The majority of states, 42 of the 50 surveyed in 2000, indicated they use an asset management system to track their roadway safety hardware; however, for most of those states, the systems entail manual data collection and unintegrated databases. Although the readily available information about roadside assets and the coherent processes for sharing information that are characteristic of an integrated asset management system result in significantly increased effectiveness of State maintenance expenditures, most State DOTs contacted for this report cite fiscal constraints as the primary reason for their inability to upgrade current systems

The implementation of both stand alone and integrated asset management systems often results in an extension of the service life of equipment and increased available funding for maintenance and repairs to State-maintained roadside assets. This type of preventive maintenance tends to not only reduce lifecycle costs, but also improve travel conditions, equipment reliability, and public safety.
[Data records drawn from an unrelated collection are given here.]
## src/rtl/divider.sv

```systemverilog
// -----------------------------------------------------------------------------
// divider -- sequential restoring divider with mixed-signedness operands.
//
// Computes a truncating quotient (rounded toward zero) and a remainder that
// carries the dividend's sign. A start pulse latches the operands. The core
// then performs BW_DVDND shift-subtract steps on unsigned magnitudes. A final
// correction cycle applies the result signs and evaluates the flags. Latency
// from the start edge to the result update is BW_DVDND+1 cycles.
//
// Parameters
//   BW_DVDND : dividend / quotient width (>= 2)
//   BW_DVSR  : divisor / remainder width (>= 2, <= BW_DVDND)
//   BW_CNT   : step counter width, ceil(log2(BW_DVDND+2))
//
// Ports
//   clk             in   clock, rising edge
//   rstx            in   asynchronous active-low reset
//   clear           in   synchronous abort, zeroes all state (beats start)
//   start           in   one-cycle request, samples operands and signedness
//   dvdnd_is_signed in   dividend is two's complement
//   dvsr_is_signed  in   divisor is two's complement
//   dvdnd           in   dividend [BW_DVDND]
//   dvsr            in   divisor  [BW_DVSR]
//   quot            out  registered quotient [BW_DVDND]
//   rem             out  registered remainder [BW_DVSR]
//   busy            out  operation in progress (cnt != 0)
//   done            out  one-cycle pulse after quot/rem are updated
//   div_by_zero     out  divisor was zero for the last result
//   ovf             out  quotient of the last result not representable
// -----------------------------------------------------------------------------
module divider #(
   parameter int BW_DVDND = 8,
   parameter int BW_DVSR  = 4,
   parameter int BW_CNT   = 4
) (
   input  logic                clk,
   input  logic                rstx,
   input  logic                clear,
   input  logic                start,
   input  logic                dvdnd_is_signed,
   input  logic                dvsr_is_signed,
   input  logic [BW_DVDND-1:0] dvdnd,
   input  logic [BW_DVSR-1:0]  dvsr,
   output logic [BW_DVDND-1:0] quot,
   output logic [BW_DVSR-1:0]  rem,
   output logic                busy,
   output logic                done,
   output logic                div_by_zero,
   output logic                ovf
);

   localparam logic [BW_CNT-1:0]   CNT_LOAD  = BW_CNT'(BW_DVDND + 1);
   localparam logic [BW_CNT-1:0]   CNT_ONE   = BW_CNT'(1);
   // Magnitude of the most negative quotient, 100..0.
   localparam logic [BW_DVDND-1:0] Q_MIN_MAG = {1'b1, {(BW_DVDND-1){1'b0}}};

   // Working registers
   logic [BW_CNT-1:0]   cnt_q,    cnt_d;
   logic [BW_DVDND-1:0] qw_q,     qw_d;      // dividend bits shifting out, quotient bits in
   logic [BW_DVSR-1:0]  rw_q,     rw_d;      // partial remainder
   logic [BW_DVSR-1:0]  dv_q,     dv_d;      // divisor magnitude
   logic                neg_q_q,  neg_q_d;   // quotient must be negated
   logic                neg_r_q,  neg_r_d;   // remainder must be negated
   logic                sgn_q,    sgn_d;     // result is signed
   logic                dz_q,     dz_d;      // divisor was zero
   logic                ovw_q,    ovw_d;     // overflow flag (working copy)

   // Result registers
   logic [BW_DVDND-1:0] quot_q,   quot_d;
   logic [BW_DVSR-1:0]  rem_q,    rem_d;
   logic                dbz_q,    dbz_d;
   logic                ovf_q,    ovf_d;
   logic                done_q,   done_d;

   // Step and correction datapath
   logic [BW_DVSR:0]    pr;
   logic [BW_DVSR:0]    diff;
   logic                ge;
   logic [BW_DVDND-1:0] q_signed;
   logic [BW_DVSR-1:0]  r_signed;
   logic [BW_DVDND-1:0] quot_c;
   logic [BW_DVSR-1:0]  rem_c;
   logic                ovf_c;

   function automatic logic [BW_DVDND-1:0] mag_dvdnd(input logic [BW_DVDND-1:0] v,
                                                      input logic s);
      // Magnitude of the most negative value wraps to 100..0, which is the
      // correct unsigned magnitude in BW_DVDND bits.
      if (s && v[BW_DVDND-1]) return ~v + BW_DVDND'(1);
      else                    return v;
   endfunction

   function automatic logic [BW_DVSR-1:0] mag_dvsr(input logic [BW_DVSR-1:0] v,
                                                    input logic s);
      if (s && v[BW_DVSR-1]) return ~v + BW_DVSR'(1);
      else                   return v;
   endfunction

   always_comb begin
      // One restoring step: bring in the next dividend bit, subtract if it fits.
      // When it does not fit, pr < divisor, so it fits in BW_DVSR bits.
      pr   = {rw_q, qw_q[BW_DVDND-1]};
      diff = pr - {1'b0, dv_q};
      ge   = (pr >= {1'b0, dv_q});

      q_signed = neg_q_q ? (~qw_q + BW_DVDND'(1)) : qw_q;
      r_signed = neg_r_q ? (~rw_q + BW_DVSR'(1))  : rw_q;

      // A positive signed quotient overflows at 2^(BW_DVDND-1) and above.
      // A negative one overflows only beyond that magnitude.
      ovf_c = sgn_q & ~dz_q &
              (neg_q_q ? (qw_q > Q_MIN_MAG) : qw_q[BW_DVDND-1]);
      quot_c = dz_q ? {BW_DVDND{1'b1}} : q_signed;
      rem_c  = dz_q ? {BW_DVSR{1'b0}}  : r_signed;
   end

   always_comb begin
      cnt_d   = cnt_q;
      qw_d    = qw_q;
      rw_d    = rw_q;
      dv_d    = dv_q;
      neg_q_d = neg_q_q;
      neg_r_d = neg_r_q;
      sgn_d   = sgn_q;
      dz_d    = dz_q;
      ovw_d   = ovw_q;
      quot_d  = quot_q;
      rem_d   = rem_q;
      dbz_d   = dbz_q;
      ovf_d   = ovf_q;
      done_d  = 1'b0;

      if (clear) begin
         cnt_d   = '0;
         qw_d    = '0;
         rw_d    = '0;
         dv_d    = '0;
         neg_q_d = 1'b0;
         neg_r_d = 1'b0;
         sgn_d   = 1'b0;
         dz_d    = 1'b0;
         ovw_d   = 1'b0;
         quot_d  = '0;
         rem_d   = '0;
         dbz_d   = 1'b0;
         ovf_d   = 1'b0;
      end else if (start) begin
         // A start while busy simply overwrites the working state, so the
         // aborted operation never reaches its correction cycle.
         cnt_d   = CNT_LOAD;
         qw_d    = mag_dvdnd(dvdnd, dvdnd_is_signed);
         rw_d    = '0;
         dv_d    = mag_dvsr(dvsr, dvsr_is_signed);
         neg_r_d = dvdnd_is_signed & dvdnd[BW_DVDND-1];
         neg_q_d = (dvdnd_is_signed & dvdnd[BW_DVDND-1]) ^
                   (dvsr_is_signed & dvsr[BW_DVSR-1]);
         sgn_d   = dvdnd_is_signed | dvsr_is_signed;
         dz_d    = (dvsr == '0);
         ovw_d   = 1'b0;
      end else if (cnt_q > CNT_ONE) begin
         qw_d  = {qw_q[BW_DVDND-2:0], ge};
         rw_d  = ge ? diff[BW_DVSR-1:0] : pr[BW_DVSR-1:0];
         cnt_d = cnt_q - CNT_ONE;
      end else if (cnt_q == CNT_ONE) begin
         // Correction cycle: signs applied, flags evaluated, results published.
         qw_d   = quot_c;
         rw_d   = rem_c;
         ovw_d  = ovf_c;
         cnt_d  = '0;
         quot_d = quot_c;
         rem_d  = rem_c;
         dbz_d  = dz_q;
         ovf_d  = ovf_c;
         done_d = 1'b1;
      end
   end

   always_ff @(posedge clk or negedge rstx) begin
      if (!rstx) begin
         cnt_q   <= '0;
         qw_q    <= '0;
         rw_q    <= '0;
         dv_q    <= '0;
         neg_q_q <= 1'b0;
         neg_r_q <= 1'b0;
         sgn_q   <= 1'b0;
         dz_q    <= 1'b0;
         ovw_q   <= 1'b0;
         quot_q  <= '0;
         rem_q   <= '0;
         dbz_q   <= 1'b0;
         ovf_q   <= 1'b0;
         done_q  <= 1'b0;
      end else begin
         cnt_q   <= cnt_d;
         qw_q    <= qw_d;
         rw_q    <= rw_d;
         dv_q    <= dv_d;
         neg_q_q <= neg_q_d;
         neg_r_q <= neg_r_d;
         sgn_q   <= sgn_d;
         dz_q    <= dz_d;
         ovw_q   <= ovw_d;
         quot_q  <= quot_d;
         rem_q   <= rem_d;
         dbz_q   <= dbz_d;
         ovf_q   <= ovf_d;
         done_q  <= done_d;
      end
   end

   assign quot        = quot_q;
   assign rem         = rem_q;
   assign busy        = (cnt_q != '0);
   assign done        = done_q;
   assign div_by_zero = dbz_q;
   assign ovf         = ovf_q;

endmodule

```

## config.mk

```make
export PLATFORM = sky130hd
export DESIGN_NAME = divider
export DESIGN_NICKNAME = d
export VERILOG_FILES = /design/src/rtl/divider.sv
export SDC_FILE = /design/constraint.sdc
export NUM_CORES = 1
export LEC_CHECK = 0
export CORE_MARGIN = 5
export CORE_UTILIZATION = 45
export DETAILED_ROUTE_END_ITERATION = 16
export PLACE_DENSITY_LB_ADDON = 0.25
export SYNTH_ARGS = -nofsm -noshare
export SYNTH_HDL_FRONTEND = slang
export SYNTH_SLANG_ARGS = --single-unit
```

## constraint.sdc

```tcl
create_clock -name clk -period 4.3 [get_ports clk]
set_input_delay 1.075 -clock clk [delete_from_list [all_inputs] [get_ports clk]]
set_output_delay 1.075 -clock clk [all_outputs]
set_load 0.02 [all_outputs]
```

==> impl_results.md <==
* Run status: finished clean
* Maximum buffer depth of the clock tree at 2
* RSZ-0062 raised after global routing: no
* Die Span Y at 83.7 µm
* IO Port Bufs at 33
* Root buf cell: clkbuf_8
* Core area at 5200 µm²
* Area Overhead vs Synth at 18.9%
* Critical path peak fanout at 20
* H-tree levels at 2
* Ys flop type: dfrtp_1
* DIE AREA at 7010 µm²
* Final Hold Viols at 0
* Worst path required time at 4480 ps
* Die width at 83.7 µm
* Grt total ovfl at 0
* Number of global-route vias before repair at 1984
* Slew headroom at 30.2%
* Tcrit/Tclk final at 68.0%
* Critical Path Max Stage Delay at 790 ps
* CTS Buf Count at 5
* HPWL Detailed at 4440 µm
* Post-cts hold buffer count at 0
* FFs w/ async S/R, synth at 100%
* Arr. time, crit path at 3100 ps
* Max Fclk at 0.342 GHz
* Avg Inst Size Synth at 8.80 µm²
* Min Tclk post-route at 2920 ps
* Synth warn at 0
* Hold Crit Start: quot[4]
* Seq/Total Area, Yosys at 39.9%
* Cell variety after synth at 52
* Max Slew Vio Count at 0
* Max-Cap Viols at 0
* Final ANT Viol Nets at 0
* Hold Path Depth at 2
* TNS Setup at 0 ps
* Detailed Route WL at 5900 µm
* Placed insts at 371
* Largest net degree at the start of global routing at 40
* I/O pin count at 34
* Non-filler cells, final at 379
* WL per Instance at 15.6 µm
* Reg-to-reg startpoint: cnt_q[1]
* Worst path cell trace: clkdlybuf4s50_1 > inv_1 > nand2_1 > nor2_1 > a21oi_1 > o2111a_1
* VDD IR max at 0.156 mV
* Pre-antenna DRT Iters at 4
* FILL cells at 495
* R2R cell count at 5
* Synth Register Bits at 39
* CP startpoint kind: input pin
* PostCTS Resize Cnt at 0
* First-pass GRT wire length at 10000 µm
* Initial antenna violation count at 0
* GP Congestion at 0.888
* Largest cells by area after synthesis: dfrtp_1, ha_1, nand2_1
* Clk slew on worst S/H paths at 70 ps
* Number of flops mapped to enable cells by yosys at 0
* Post-CTS setup buffer count at 0
* 1st-iter DRT viols at 180
* Clock sink total at 39
* Synth top area share at 39.9%
* Post-Syn Nets at 307
* Cell taking the most area after synthesis: dfrtp_1
* Share of post-route cells with drive strength above 1 at 4.85%
* Detailed-route via count at 2132
* CP max stage cell: clkdlybuf4s50_1
* Leak at 1.27 nW
* Post-synthesis cell count at 278
* Final #Nets at 337
* Worst slew pin tran at 1030 ps
* Worst setup path category: input pin to flop
* PwrDens at 321 nW/µm²
* Setup Skew at 2.33 ps
* CP endpoint kind: flop
* Core Rows at 26
* Ant diodes at 0
* Total track usage at 17.6%
* # setup viols final at 0
* Initial Util at 47.0%
* Synth Cell Area at 2450 µm²
* Critical Path Source: clear
* Post-DR vias/cell at 5.63
* Residual DRC at 0
* CTS tree: done
* Clk_lat worst skew at 290 ps
* Worst hold-check path type: flop to flop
Indeed, assets such as warning and regulatory signs, edge lining, signals, and roadway lighting have virtually no other purpose than fostering and enhancing highway safety.

In addition to a more efficient use of maintenance funds and improved information management, a number of benefits accrue to States that implement an asset management system:

  • A well-maintained collection of safety hardware equipment.
  • Improved ability to make pragmatic and cost-effective resource allocation decisions based on complete and accurate information.
  • Reduced acquisition, upgrade, and replacement costs for assets.
  • Improved management and oversight capabilities.
  • Decreased State legal liability that could result from inadequate or faulty safety hardware.

Until fairly recently, a widespread institutional bias has existed among legislators and State DOTs that tends to favor funding new construction and capacity expansion over operations, maintenance, and management of existing facilities. The advent over the past decade or so of the application of asset management principles, particularly with respect to major asset categories such as pavements and bridges, has resulted in a growing trend toward establishing effective preventive maintenance and replacement systems. These systems, in turn, have contributed to a growing culture of extending the useful life of existing safety hardware, thereby decreasing replacement costs.

Asset management may entail a life-cycle cost analysis (that is, taking into account total costs over each asset’s operating life) during planning and procurement. This analysis enables the selection of options with the lowest overall long-term costs based on a rational assessment of fact-based scenarios.

At the time of this publication, a number of States were proceeding with initial development of safety hardware asset management systems, and some were working to integrate their current systems with other asset management systems and data sets. A growing number of states are investing considerable effort and resources in more comprehensive and sophisticated approaches to hardware asset management systems, an endeavor that clearly lends itself to cooperative multistate development efforts through such mechanisms as AASHTO and the regional State DOT associations.